[Given entries — start]

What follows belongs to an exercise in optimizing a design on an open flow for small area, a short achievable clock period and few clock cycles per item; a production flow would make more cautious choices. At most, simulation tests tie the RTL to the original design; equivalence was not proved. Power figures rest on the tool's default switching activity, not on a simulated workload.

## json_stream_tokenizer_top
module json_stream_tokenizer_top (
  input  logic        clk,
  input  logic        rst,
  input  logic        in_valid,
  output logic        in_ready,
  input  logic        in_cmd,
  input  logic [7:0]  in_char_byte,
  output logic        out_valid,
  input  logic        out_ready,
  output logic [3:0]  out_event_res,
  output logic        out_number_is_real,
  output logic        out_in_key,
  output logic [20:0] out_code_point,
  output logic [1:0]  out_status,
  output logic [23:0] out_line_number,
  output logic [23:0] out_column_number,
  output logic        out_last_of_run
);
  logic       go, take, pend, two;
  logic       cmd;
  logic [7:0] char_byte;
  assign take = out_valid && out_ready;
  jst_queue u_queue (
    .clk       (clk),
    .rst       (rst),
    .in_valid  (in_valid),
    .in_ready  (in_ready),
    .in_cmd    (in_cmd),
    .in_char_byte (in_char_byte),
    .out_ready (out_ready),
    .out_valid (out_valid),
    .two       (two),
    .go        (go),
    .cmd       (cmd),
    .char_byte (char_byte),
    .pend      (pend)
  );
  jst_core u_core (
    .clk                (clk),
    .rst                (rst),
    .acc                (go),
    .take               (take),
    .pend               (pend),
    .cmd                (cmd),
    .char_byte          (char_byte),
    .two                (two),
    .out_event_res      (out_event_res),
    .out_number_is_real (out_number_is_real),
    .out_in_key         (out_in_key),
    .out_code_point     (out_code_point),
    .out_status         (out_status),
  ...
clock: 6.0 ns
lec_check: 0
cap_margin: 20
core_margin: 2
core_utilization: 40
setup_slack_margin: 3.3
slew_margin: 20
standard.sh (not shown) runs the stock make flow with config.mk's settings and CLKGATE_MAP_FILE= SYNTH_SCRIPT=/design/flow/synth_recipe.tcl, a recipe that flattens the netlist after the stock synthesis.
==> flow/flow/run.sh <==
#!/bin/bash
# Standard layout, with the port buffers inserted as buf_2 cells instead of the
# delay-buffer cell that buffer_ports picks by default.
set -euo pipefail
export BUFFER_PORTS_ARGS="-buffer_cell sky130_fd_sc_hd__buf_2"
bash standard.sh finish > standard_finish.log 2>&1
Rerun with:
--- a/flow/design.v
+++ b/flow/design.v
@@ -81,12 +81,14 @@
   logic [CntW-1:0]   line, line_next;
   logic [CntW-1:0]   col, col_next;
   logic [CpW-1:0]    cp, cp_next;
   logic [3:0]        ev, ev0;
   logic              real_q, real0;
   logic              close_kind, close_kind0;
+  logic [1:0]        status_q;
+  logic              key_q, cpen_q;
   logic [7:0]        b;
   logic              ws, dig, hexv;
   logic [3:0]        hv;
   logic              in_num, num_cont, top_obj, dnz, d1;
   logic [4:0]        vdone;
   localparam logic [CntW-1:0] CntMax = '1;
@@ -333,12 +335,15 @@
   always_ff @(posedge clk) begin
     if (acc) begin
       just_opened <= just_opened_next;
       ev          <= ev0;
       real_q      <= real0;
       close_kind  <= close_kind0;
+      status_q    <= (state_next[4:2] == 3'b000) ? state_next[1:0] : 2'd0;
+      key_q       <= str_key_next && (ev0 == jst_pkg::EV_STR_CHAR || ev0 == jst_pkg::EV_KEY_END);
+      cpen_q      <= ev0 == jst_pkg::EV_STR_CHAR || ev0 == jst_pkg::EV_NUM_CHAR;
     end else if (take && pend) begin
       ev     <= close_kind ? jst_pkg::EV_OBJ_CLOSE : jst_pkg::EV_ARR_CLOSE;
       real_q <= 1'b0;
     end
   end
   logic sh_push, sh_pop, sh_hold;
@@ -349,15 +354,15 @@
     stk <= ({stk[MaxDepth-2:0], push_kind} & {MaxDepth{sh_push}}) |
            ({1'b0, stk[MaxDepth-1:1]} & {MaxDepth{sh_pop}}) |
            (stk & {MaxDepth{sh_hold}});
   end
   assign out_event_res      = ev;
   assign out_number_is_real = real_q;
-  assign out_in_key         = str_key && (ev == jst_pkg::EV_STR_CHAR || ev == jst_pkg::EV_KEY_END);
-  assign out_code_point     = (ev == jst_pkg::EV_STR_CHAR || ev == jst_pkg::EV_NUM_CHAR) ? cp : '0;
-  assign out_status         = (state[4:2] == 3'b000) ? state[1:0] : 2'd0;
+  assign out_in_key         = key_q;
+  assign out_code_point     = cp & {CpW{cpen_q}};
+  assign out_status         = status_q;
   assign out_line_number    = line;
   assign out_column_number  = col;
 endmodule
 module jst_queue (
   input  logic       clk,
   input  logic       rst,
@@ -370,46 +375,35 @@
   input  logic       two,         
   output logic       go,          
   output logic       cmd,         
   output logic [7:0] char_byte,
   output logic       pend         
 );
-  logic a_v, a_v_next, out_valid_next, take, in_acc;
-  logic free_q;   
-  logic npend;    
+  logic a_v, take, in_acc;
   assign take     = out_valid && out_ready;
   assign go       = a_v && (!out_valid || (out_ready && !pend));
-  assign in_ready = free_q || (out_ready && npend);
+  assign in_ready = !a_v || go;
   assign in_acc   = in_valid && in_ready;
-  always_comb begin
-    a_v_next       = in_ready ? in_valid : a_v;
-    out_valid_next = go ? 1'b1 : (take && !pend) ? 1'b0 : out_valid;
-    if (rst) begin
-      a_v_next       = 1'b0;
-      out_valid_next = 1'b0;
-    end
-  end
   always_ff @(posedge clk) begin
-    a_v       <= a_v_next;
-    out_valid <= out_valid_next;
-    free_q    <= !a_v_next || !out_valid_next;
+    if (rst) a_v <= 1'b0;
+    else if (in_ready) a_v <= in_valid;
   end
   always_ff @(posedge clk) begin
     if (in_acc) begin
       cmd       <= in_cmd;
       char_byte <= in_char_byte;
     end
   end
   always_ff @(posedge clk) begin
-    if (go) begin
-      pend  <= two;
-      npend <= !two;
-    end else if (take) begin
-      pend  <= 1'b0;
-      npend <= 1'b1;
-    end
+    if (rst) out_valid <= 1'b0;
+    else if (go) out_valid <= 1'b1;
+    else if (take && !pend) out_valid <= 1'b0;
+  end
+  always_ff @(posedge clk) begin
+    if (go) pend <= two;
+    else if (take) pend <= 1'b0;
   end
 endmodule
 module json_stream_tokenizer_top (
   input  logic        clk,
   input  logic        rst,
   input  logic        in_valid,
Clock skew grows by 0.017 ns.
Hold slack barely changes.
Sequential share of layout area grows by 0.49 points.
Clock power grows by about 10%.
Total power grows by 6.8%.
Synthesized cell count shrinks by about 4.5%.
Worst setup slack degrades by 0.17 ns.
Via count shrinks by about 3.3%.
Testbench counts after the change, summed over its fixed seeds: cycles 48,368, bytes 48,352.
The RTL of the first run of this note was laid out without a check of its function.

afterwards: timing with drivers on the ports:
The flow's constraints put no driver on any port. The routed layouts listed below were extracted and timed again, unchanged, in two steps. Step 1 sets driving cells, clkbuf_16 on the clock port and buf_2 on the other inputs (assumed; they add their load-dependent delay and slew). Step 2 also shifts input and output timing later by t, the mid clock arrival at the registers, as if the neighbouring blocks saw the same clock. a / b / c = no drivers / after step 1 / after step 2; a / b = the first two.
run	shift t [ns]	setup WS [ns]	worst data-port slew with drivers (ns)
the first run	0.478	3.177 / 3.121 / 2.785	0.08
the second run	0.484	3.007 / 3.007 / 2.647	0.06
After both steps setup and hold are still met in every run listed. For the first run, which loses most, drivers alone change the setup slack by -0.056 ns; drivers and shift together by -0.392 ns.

[Given entries — finish]
[Given entries — start]

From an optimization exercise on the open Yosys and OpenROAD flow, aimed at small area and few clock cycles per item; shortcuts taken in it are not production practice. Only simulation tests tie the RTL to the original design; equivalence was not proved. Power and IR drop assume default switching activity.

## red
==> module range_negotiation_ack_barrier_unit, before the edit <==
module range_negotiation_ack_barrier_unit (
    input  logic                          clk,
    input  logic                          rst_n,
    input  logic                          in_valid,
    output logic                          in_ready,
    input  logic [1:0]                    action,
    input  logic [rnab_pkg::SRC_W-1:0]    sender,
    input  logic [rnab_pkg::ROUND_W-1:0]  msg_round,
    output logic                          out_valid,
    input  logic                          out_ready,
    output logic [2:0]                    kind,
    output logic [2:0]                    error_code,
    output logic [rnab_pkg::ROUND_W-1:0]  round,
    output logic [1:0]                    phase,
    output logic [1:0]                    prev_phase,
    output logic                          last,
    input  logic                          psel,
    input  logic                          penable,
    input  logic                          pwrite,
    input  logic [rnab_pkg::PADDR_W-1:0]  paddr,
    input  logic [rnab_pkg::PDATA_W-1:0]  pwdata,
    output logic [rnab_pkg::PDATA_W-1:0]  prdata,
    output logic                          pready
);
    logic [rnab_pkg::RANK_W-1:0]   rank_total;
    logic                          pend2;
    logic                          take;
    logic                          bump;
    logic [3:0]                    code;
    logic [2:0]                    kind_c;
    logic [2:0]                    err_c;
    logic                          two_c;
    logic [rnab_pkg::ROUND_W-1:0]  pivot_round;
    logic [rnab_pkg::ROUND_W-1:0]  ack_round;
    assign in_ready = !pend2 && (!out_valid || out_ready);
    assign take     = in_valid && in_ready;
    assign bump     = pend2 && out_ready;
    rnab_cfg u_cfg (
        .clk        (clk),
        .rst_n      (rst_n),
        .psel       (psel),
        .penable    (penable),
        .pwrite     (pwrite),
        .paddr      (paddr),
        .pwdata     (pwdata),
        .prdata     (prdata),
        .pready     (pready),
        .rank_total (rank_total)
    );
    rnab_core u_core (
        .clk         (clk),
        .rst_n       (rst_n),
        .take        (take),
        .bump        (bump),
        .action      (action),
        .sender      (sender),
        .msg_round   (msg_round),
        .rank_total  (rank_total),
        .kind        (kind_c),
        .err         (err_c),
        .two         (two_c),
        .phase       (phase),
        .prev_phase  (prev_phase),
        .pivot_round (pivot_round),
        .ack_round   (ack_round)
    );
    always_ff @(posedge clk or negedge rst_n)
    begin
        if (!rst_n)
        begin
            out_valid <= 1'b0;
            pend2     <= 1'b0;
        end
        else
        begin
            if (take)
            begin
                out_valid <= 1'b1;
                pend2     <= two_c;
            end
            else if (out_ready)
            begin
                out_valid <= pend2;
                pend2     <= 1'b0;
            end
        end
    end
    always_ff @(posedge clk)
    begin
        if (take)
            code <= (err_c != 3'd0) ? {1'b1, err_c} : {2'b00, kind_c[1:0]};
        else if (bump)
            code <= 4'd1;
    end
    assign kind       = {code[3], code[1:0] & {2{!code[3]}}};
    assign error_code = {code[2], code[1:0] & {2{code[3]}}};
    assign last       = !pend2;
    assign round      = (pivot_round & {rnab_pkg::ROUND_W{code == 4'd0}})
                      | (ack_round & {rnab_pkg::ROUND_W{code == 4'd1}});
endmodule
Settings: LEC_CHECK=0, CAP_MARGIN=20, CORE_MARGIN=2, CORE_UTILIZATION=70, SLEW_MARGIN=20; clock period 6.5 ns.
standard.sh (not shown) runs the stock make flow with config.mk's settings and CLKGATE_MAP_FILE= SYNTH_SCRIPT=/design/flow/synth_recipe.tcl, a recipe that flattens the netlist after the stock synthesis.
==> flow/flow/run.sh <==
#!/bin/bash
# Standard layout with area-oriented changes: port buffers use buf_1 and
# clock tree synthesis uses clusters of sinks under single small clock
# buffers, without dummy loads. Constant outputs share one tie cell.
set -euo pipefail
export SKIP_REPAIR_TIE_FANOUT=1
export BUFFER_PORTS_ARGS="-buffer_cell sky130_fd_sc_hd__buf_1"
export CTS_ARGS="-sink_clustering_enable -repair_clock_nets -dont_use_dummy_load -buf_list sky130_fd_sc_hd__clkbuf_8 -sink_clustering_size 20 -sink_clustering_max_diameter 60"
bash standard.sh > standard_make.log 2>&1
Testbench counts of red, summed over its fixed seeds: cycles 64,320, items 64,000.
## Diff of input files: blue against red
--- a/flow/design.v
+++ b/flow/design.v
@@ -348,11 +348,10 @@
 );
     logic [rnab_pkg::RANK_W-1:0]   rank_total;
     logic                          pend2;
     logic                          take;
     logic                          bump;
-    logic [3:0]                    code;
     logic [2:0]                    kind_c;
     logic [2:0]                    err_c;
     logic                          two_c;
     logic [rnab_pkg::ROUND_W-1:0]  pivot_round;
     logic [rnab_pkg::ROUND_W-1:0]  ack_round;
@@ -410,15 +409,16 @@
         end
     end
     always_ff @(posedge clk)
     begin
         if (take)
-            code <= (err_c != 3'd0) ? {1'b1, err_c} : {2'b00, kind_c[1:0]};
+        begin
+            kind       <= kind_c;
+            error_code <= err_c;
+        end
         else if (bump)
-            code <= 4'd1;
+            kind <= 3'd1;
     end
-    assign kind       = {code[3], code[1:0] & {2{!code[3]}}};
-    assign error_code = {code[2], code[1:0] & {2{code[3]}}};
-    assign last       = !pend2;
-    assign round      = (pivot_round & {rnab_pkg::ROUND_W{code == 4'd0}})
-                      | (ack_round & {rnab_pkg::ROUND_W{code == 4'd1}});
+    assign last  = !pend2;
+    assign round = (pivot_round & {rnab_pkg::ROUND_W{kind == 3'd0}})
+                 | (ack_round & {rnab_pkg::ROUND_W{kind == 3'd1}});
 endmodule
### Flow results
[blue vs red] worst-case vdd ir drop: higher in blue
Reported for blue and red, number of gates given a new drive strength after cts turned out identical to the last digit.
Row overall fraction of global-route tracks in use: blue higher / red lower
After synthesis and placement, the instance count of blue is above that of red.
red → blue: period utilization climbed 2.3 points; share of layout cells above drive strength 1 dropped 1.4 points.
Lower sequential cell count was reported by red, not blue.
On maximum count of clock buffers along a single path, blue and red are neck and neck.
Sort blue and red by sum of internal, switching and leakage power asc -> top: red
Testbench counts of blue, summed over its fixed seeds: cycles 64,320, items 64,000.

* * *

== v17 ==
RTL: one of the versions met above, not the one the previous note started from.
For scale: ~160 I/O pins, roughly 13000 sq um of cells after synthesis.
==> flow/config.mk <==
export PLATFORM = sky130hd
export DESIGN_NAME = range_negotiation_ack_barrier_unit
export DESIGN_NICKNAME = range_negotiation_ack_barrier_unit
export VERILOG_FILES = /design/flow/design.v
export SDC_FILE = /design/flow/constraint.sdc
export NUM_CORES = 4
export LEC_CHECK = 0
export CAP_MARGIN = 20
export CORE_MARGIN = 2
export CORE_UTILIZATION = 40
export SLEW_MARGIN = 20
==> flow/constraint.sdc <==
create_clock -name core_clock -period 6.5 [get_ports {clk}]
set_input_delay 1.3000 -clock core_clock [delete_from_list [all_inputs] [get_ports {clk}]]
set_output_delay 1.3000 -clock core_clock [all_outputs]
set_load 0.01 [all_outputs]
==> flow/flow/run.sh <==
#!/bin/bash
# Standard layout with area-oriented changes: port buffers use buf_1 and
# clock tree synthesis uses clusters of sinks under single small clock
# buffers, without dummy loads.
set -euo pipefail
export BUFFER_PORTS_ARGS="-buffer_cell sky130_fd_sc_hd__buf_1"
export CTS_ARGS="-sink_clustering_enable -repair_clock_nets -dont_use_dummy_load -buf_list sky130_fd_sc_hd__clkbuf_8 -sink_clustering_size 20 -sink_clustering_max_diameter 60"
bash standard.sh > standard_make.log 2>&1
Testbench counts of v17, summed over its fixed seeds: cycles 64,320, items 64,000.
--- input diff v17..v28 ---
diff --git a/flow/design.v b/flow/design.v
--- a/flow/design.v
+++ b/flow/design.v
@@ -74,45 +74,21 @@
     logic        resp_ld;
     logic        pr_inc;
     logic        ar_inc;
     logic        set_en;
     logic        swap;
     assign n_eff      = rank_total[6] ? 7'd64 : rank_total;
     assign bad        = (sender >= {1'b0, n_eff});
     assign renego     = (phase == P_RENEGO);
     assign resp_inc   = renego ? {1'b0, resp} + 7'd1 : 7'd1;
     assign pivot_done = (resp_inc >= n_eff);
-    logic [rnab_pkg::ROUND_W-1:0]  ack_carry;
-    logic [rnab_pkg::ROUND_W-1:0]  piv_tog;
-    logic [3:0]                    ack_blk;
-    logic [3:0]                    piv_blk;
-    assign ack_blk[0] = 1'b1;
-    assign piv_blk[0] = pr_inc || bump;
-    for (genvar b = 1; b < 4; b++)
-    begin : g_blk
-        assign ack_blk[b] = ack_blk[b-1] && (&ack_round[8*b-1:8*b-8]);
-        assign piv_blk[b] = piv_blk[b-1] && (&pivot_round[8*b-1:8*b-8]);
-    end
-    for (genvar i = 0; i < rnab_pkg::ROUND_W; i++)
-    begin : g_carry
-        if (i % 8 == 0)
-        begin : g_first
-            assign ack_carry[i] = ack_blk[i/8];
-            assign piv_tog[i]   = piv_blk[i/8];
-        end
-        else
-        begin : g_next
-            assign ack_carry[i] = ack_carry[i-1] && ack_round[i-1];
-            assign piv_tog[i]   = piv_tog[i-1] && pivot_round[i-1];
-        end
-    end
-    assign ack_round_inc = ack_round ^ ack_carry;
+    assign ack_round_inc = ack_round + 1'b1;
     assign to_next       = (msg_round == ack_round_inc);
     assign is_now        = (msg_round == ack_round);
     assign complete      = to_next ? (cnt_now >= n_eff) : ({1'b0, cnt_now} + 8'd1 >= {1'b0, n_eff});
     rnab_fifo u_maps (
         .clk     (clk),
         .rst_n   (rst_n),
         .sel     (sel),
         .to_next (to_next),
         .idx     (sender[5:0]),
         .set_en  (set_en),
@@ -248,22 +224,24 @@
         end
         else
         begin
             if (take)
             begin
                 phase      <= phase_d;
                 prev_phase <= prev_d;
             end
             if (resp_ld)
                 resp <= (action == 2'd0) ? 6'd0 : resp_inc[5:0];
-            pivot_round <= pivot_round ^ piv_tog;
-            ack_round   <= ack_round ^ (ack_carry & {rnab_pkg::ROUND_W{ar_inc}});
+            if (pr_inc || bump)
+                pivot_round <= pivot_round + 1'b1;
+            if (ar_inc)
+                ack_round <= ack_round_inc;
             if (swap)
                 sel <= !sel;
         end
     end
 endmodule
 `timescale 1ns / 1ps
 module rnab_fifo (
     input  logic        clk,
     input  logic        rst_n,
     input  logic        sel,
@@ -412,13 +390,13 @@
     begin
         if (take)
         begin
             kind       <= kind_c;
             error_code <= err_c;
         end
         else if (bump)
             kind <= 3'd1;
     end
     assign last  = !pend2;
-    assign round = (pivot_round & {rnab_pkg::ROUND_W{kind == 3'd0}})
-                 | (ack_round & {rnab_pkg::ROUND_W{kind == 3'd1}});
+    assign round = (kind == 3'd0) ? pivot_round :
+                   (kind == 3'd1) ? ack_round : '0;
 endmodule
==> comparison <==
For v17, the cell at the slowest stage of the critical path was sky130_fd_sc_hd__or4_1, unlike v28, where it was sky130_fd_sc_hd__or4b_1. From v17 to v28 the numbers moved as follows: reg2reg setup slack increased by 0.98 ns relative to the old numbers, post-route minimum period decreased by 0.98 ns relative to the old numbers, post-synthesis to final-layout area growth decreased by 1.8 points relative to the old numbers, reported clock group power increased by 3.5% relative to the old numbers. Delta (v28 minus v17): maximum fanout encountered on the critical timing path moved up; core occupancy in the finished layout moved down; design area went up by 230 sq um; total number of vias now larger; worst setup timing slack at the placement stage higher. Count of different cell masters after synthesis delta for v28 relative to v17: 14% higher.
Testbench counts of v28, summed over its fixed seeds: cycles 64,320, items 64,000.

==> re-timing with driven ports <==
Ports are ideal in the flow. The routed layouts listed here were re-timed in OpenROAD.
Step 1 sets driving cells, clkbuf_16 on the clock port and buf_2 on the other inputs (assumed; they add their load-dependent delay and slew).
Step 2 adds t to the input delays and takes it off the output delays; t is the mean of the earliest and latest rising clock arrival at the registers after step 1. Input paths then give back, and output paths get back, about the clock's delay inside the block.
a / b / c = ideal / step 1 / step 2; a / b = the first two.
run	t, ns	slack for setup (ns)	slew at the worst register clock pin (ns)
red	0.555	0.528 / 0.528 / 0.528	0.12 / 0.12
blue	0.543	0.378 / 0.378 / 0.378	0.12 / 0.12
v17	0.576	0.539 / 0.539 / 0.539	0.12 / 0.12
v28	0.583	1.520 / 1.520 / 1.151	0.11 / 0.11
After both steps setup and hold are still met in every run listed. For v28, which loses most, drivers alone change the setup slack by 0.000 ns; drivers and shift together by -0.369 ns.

[Given entries — finish]

### Problem
Write out each line of the data that holds the string "renego".

### Result below
     assign renego     = (phase == P_RENEGO);
     assign resp_inc   = renego ? {1'b0, resp} + 7'd1 : 7'd1;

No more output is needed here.